Comparison M, M9P, Monochrom and M
For this comparison I used the Siemens testchart and the Image Engineering software, to eliminate any viewer-bias from the evaluation. As this test is meant for a comparison between camera sensors and maximum performance you have to eliminate as many variables as possible. The lens used is the Apo-Summicron-M 2/50 ASPH which has a resolution that widely exceeded the limiting frequency (Nyquist) of the cameras used here. The aperture selected is f/5.6 because then we have optimum MFT values. In addition stopped down to f/5.6 and used at a distance of 2 meters the depth of field will cover slight errors in focus and optical/mechanical/testing tolerances. The official DoF at this distance is 1.771 - 2.300 (a tolerance of 52.9 cm), but this is based on a circle of confusion of 0.03 mm. To use a smaller diameter of the CoC one has to look at the DoF at f/2.8 where we find a range from 1.878 to 2.139, a tolerance of 26.1 cm. At f/2 the DoF would be from 1.910 - 2.099, still 18.9 cm.

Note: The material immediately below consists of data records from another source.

This design comes from an exercise in tuning for small area and a short achievable clock period on the open sky130 flow, not from production work. Only simulation tests tie the RTL to the original design; equivalence was not proved. No activity file was given, so power comes from the tool's default toggle rates.

## alpha
==> flow/design.v (excerpt) <==
module twiddle_mult
#(
    parameter int DATA_W    = 32,
    parameter int START_CNT = 64
) (
    input  logic              clk,
    input  logic              rst_n,
    input  logic [7:0]        cnt,
    input  logic [DATA_W-1:0] data_in,
    output logic [DATA_W-1:0] data_out
);
Size: about 1600 cells after synthesis, roughly 74 I/O pins, about 17000 um2 of cells after synthesis.
clock: 8.0 ns
lec_check: 0
cap_margin: 20
core_margin: 2
core_utilization: 35
place_density: 0.4
setup_slack_margin: 3.0
slew_margin: 20
synth_hierarchical: 1
synth_minimum_keep_size: 0
tns_end_percent: 100
standard.sh (not shown) runs the stock make flow with config.mk's settings and CLKGATE_MAP_FILE= SYNTH_SCRIPT=/design/flow/synth_recipe.tcl, a recipe that flattens the netlist after the stock synthesis.
==> flow/flow/run.sh <==
#!/bin/bash
# Standard layout, except that the port buffers are buf_4 cells instead of the
# default choice (a slow delay buffer). Every port still gets its own buffer.
set -euo pipefail
export BUFFER_PORTS_ARGS="-buffer_cell sky130_fd_sc_hd__buf_4"
bash standard.sh finish > standard_finish.log 2>&1
### alpha -> beta
- CELL_PAD_IN_SITES_DETAIL_PLACEMENT newly set to 1
- PLACE_DENSITY removed (was 0.4)
- SETUP_SLACK_MARGIN changed from 3.0 to 3.4
- CELL_PAD_IN_SITES_GLOBAL_PLACEMENT newly set to 1
- CORE_UTILIZATION changed from 35 to 40
Findings:
- The wire length per cell reported for beta is greater than that of alpha by about 4.4%.
- Max inserted tap cell count across alpha and beta: alpha
- beta: area growth from synthesis to layout 9.4 points above alpha
- Max fraction of power consumed by combinational cells across alpha and beta: beta
- Changes observed in beta relative to alpha: stage delay of the slowest cell on the critical path picked up an extra 0.06 ns, worst max-slew margin expressed relative to the limit lost 3.1 points.
Edits applied to the flow inputs when going from beta to gamma:
- an added PLACE_DENSITY of 0.4
- a deleted CELL_PAD_IN_SITES_DETAIL_PLACEMENT that had been 1
- a change of CORE_UTILIZATION from 40 to 35
- a deleted CELL_PAD_IN_SITES_GLOBAL_PLACEMENT that had been 1
## What came out
Antenna diode instance count, gamma and beta: larger value in beta
In gamma, wire length is lower than in beta.
[gamma] largest voltage drop on the vdd net rose 14% relative to beta
Per the comparison of gamma with beta, final instance area lower, final setup slack of the worst path higher.

## violet
twiddle_mult, a different RTL version from the one above (not shown whole).
Size: roughly 2100 cells after synthesis, ~74 I/O pins, ~20000 µm² of cells after synthesis.
// twiddle_mult
module twiddle_mult
#(
    parameter int DATA_W    = 32,
    parameter int START_CNT = 64
) (
    input  logic              clk,
    input  logic              rst_n,
    input  logic [7:0]        cnt,
    input  logic [DATA_W-1:0] data_in,
    output logic [DATA_W-1:0] data_out
);
clock: 8.0 ns
lec_check: 0
cap_margin: 20
core_margin: 2
core_utilization: 40
setup_slack_margin: 4.1
slew_margin: 20
synth_hierarchical: 1
synth_minimum_keep_size: 0
tns_end_percent: 100
Scripts as last shown in full above: flow/flow/run.sh
violet: full flow OK, the timing, DRC and antenna checks passed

The IE software works best with images in JPG-format which brings an other problem: the camera post processing will enhance the sharpness of the image and we want to see the natural performance of the RAW images. The RAW/DNG images must be processed with image software on the computer to produce JPG images. But most if not all software will again enhance the sharpness in uncontrollable ways. The only program that produces natural images is DCRaw and the two programs that are based on this software (Graphic Converter and RAWDeveloper (with sharpness option set to off).
I will start with the conclusion and the impatient reader does not need to wade through graphs and numbers. The best result is delivered by the Monochrom, then the M and then almost equal the M9P and the M8.2.

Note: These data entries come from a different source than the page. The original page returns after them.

Source: an optimization exercise on an open RTL-to-GDS flow (aim: small area, a short achievable clock period and few clock cycles). Production flows keep margins and buffers that such runs may drop. The RTL was checked by simulation tests, not by an equivalence proof against the original design. Power figures rest on the tool's default switching activity, not on a simulated workload.

==> flow/design.v (excerpt) <==
module ml_ops_top (
  input  logic              clk_i,
  input  logic              rst_i,
  input  logic              ml_ops_enable_i,
  input  logic              loading_data_i,
  input  logic              relu_en_i,
  input  logic              dotp_en_i,
  input  logic              ex_ready_i,
  input  ml_ops_pkg::addr_t operand_a_addr_i,
  input  ml_ops_pkg::len_t  operand_b_size_i,
  input  ml_ops_pkg::word_t mem_rd_data_i,
  output ml_ops_pkg::word_t reg_wr_data_o,
  output ml_ops_pkg::word_t mem_wr_data_o,
  output ml_ops_pkg::addr_t mem_addr_o,
  output logic              mem_rd_en_o,
  output logic              mem_wr_en_o,
  output logic              reg_wr_en_o,
  output logic              ml_op_done_o,
  output logic              ml_ready_o
);
Size in the first run: about 340 flip-flops, ~200 I/O pins, roughly 0.021 mm2 of cells after synthesis.
Settings: LEC_CHECK=0, CAP_MARGIN=20, CORE_MARGIN=2, CORE_UTILIZATION=60, CTS_CLUSTER_DIAMETER=120, CTS_CLUSTER_SIZE=24, SLEW_MARGIN=20; clock period 9.0 ns.
standard.sh (not shown) runs the stock make flow with config.mk's settings and CLKGATE_MAP_FILE= SYNTH_SCRIPT=/design/flow/synth_recipe.tcl, a recipe that flattens the netlist after the stock synthesis.
==> flow/flow/run.sh <==
#!/bin/bash
# The standard layout, with stronger port buffers and setup repair aimed
# below the clock period (same clock, same constraints).
export BUFFER_PORTS_ARGS="-buffer_cell sky130_fd_sc_hd__buf_4"
export SETUP_SLACK_MARGIN=6.0
export ABC_CLOCK_PERIOD_IN_PS=3000
bash standard.sh > standard_run.log 2>&1
Testbench counts at the start, summed over its fixed seeds: cycles 45,209.
Change:
--- a/flow/design.v
+++ b/flow/design.v
@@ -721,32 +721,35 @@
   localparam logic [3:0] T1   = 4'd9;
   localparam logic [3:0] T2   = 4'd10;
   localparam logic [3:0] T3   = 4'd11;
   localparam logic [3:0] T4   = 4'd12;
   localparam logic [3:0] T5   = 4'd13;
   localparam logic [3:0] FIN  = 4'd14;
   logic [3:0]  st_q, st_d;
   logic        rd_d, wr_d, done_d, regwr_d, ready_d;
   logic        relu_q;
+  logic        same;
+  logic        sq_q;
   logic        last_q;
   logic [15:0] rem_q;
   logic        rem_dec;
   logic        rem_one;
   logic        inc;
   logic [31:0] cur_q, oth_q, cur_nx;
   logic [31:0] a_q;
   logic [31:0] x_q;
   logic [7:0]  one_q, two_q, neg_q;
   logic [31:0] p_q, q_q, r_q, p_nx, q_nx, r_nx;
   logic [31:0] s_q, c_q, sa, ca, c1s, c1c, c2s, c2c, c3s, c3c;
   logic        v1_q, v2_q;
   logic        inc_q, clr_q, sum_q;
   assign rem_one = (rem_q == 16'd1);
+  assign same    = (operand_a_addr_i == oth_q);
   always_comb begin
     st_d    = st_q;
     rd_d    = 1'b0;
     wr_d    = 1'b0;
     done_d  = 1'b0;
     regwr_d = 1'b0;
     rem_dec = 1'b0;
     case (st_q)
       IDLE: if (loading_data_i) st_d = LD2;
@@ -777,33 +780,42 @@
         st_d   = RW2;
         wr_d   = 1'b1;
         done_d = last_q;
       end
       RW2: begin
         st_d = RR1;
         rd_d = 1'b1;
       end
       DA: begin
-        st_d = DB;
-        rd_d = 1'b1;
+        if (!sq_q) begin
+          st_d = DB;
+          rd_d = 1'b1;
+        end else begin
+          rem_dec = 1'b1;
+          if (rem_one) begin
+            st_d = T1;
+          end else begin
+            rd_d = 1'b1;
+          end
+        end
       end
       DB: begin
         rem_dec = 1'b1;
         if (rem_one) begin
           st_d = T1;
         end else begin
           st_d = DA;
           rd_d = 1'b1;
         end
       end
       T1: st_d = T2;
       T2: st_d = T3;
-      T3: st_d = T4;
+      T3: st_d = sq_q ? T5 : T4;
       T4: st_d = T5;
       T5: begin
         st_d    = FIN;
         regwr_d = 1'b1;
         done_d  = 1'b1;
       end
       default: st_d = FIN;
     endcase
     if (ml_op_done_o) begin
@@ -833,69 +845,76 @@
       v1_q         <= 1'b0;
       v2_q         <= 1'b0;
     end else begin
       st_q         <= st_d;
       mem_rd_en_o  <= rd_d;
       mem_wr_en_o  <= wr_d;
       reg_wr_en_o  <= regwr_d;
       ml_op_done_o <= done_d;
       ml_ready_o   <= ready_d;
-      v1_q         <= ml_ops_enable_i && (st_q == DB);
+      v1_q         <= ml_ops_enable_i && (st_q == DB || (st_q == DA && sq_q));
       v2_q         <= ml_ops_enable_i && v1_q;
     end
   end
   always_ff @(posedge clk_i) begin
     inc_q <= (st_d == RR1) || (st_d == RW1);
     clr_q <= (st_d == LD2);
     sum_q <= (st_d == T5);
   end
   always_ff @(posedge clk_i) begin
     if (st_q == IDLE) begin
       relu_q <= relu_en_i;
       rem_q  <= operand_b_size_i[15:0];
     end else if (rem_dec) begin
       rem_q  <= rem_q - 16'd1;
     end
     if (st_q == RR2) begin
       last_q <= rem_one;
     end
+    if (st_q == LD2) begin
+      sq_q <= same;
+    end else if (st_q == IDLE) begin
+      sq_q <= 1'b0;
+    end
   end
-  assign inc    = inc_q;
+  assign inc    = inc_q || sq_q;
   assign cur_nx = {cur_q[31:2] + 30'd1, cur_q[1:0]};
   always_ff @(posedge clk_i) begin
     cur_q <= inc ? cur_nx : oth_q;
     if (st_q == IDLE || st_q == LD2) begin
       oth_q <= operand_a_addr_i;
     end else if (!inc) begin
       oth_q <= cur_nx;
     end
   end
   assign mem_addr_o = cur_q;
   logic [16:0] yraw;
   logic [7:0]  one_d, two_d, neg_d;
   logic        yv;
-  assign yv = ml_ops_enable_i && (v1_q || v2_q);
+  assign yv = ml_ops_enable_i && (v1_q || (v2_q && !sq_q));
   always_comb begin
     yraw = v1_q ? {mem_rd_data_i[15:0], 1'b0} : a_q[31:15];
     for (int r = 0; r < 8; r++) begin
       one_d[r] = yv && (yraw[2*r+1] ^ yraw[2*r]);
       two_d[r] = yv && ((yraw[2*r+2] && !yraw[2*r+1] && !yraw[2*r]) ||
                         (!yraw[2*r+2] && yraw[2*r+1] && yraw[2*r]));
       neg_d[r] = yv && yraw[2*r+2] && !(yraw[2*r+1] && yraw[2*r]);
     end
   end
   always_ff @(posedge clk_i) begin
     if (sum_q) begin
       a_q <= s_q + c_q;
     end else begin
       a_q <= mem_rd_data_i & ~{32{relu_q && mem_rd_data_i[31]}};
     end
-    if (v1_q) begin
+    if (v1_q && sq_q) begin
+      x_q <= {mem_rd_data_i[30:15], mem_rd_data_i[15:0]};
+    end else if (v1_q) begin
       x_q <= a_q;
     end else begin
       x_q <= {x_q[15:0], 16'd0};
     end
     one_q <= one_d;
     two_q <= two_d;
     neg_q <= neg_d;
     p_q   <= p_nx;
     q_q   <= q_nx;
Fmax goes up by 0.63%.
Clock skew goes up by 0.0048 ns.
Core utilization goes down by 0.17 points.
Hold slack gains 0.050 ns.
Via count goes up by 8.4%.
Routed wire length goes up by 11%.
Register-to-register slack gains 0.03 ns.
Worst setup slack gains 0.019 ns.
Total power goes down by 3.2%.
Cell area goes up by 3.2%.
Synthesized cell count goes up by 7.3%.
Die area goes up by 3.9%.
Testbench counts after the change, summed over its fixed seeds: cycles 42,935.

## port drivers added, routing unchanged
Ports are ideal in the flow. The routed layouts listed here were re-timed in OpenROAD.
Step 1 sets driving cells, clkbuf_16 on the clock port and buf_2 on the other inputs (assumed; they add their load-dependent delay and slew).
Step 2 times the ports against the registers' clock, not the clock port: input delays grow and output delays shrink by t, the midpoint of the rising clock arrivals with the driver on.
Three values: ideal ports, drivers, drivers and shift; two values: the first two.
run | t, ns | setup WS [ns] | worst register clock-pin slew, ns
the first run | 0.585 | 5.999 / 5.969 / 5.773 | 0.10 / 0.10
the second run | 0.589 | 6.018 / 5.963 / 5.583 | 0.10 / 0.10
After both steps every run listed still meets setup and hold. For the second run, which loses most, drivers alone change the setup slack by -0.055 ns; drivers and shift together by -0.435 ns.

It is standard procedure to set the lower limit of the resolution analysis to 10%. This value is the minimum difference in contrast that the normal user can detect at the edge of fine detail. Two other values are often used: 25% contrast and 50% contrast for medium and low resolution respectively. Fifty linepairs/mm at fifty% contrast is a kind of benchmark: higher values indicate extremely good optics and sensors and lower values represent below-state-of-the-art systems.
The Monochrom camera
The excellent values of the Monochrom are possible because of the lack of the Bayer filter.
The 10, 20, 50% values are 100, 94.78 and 57.56 Lp/mm.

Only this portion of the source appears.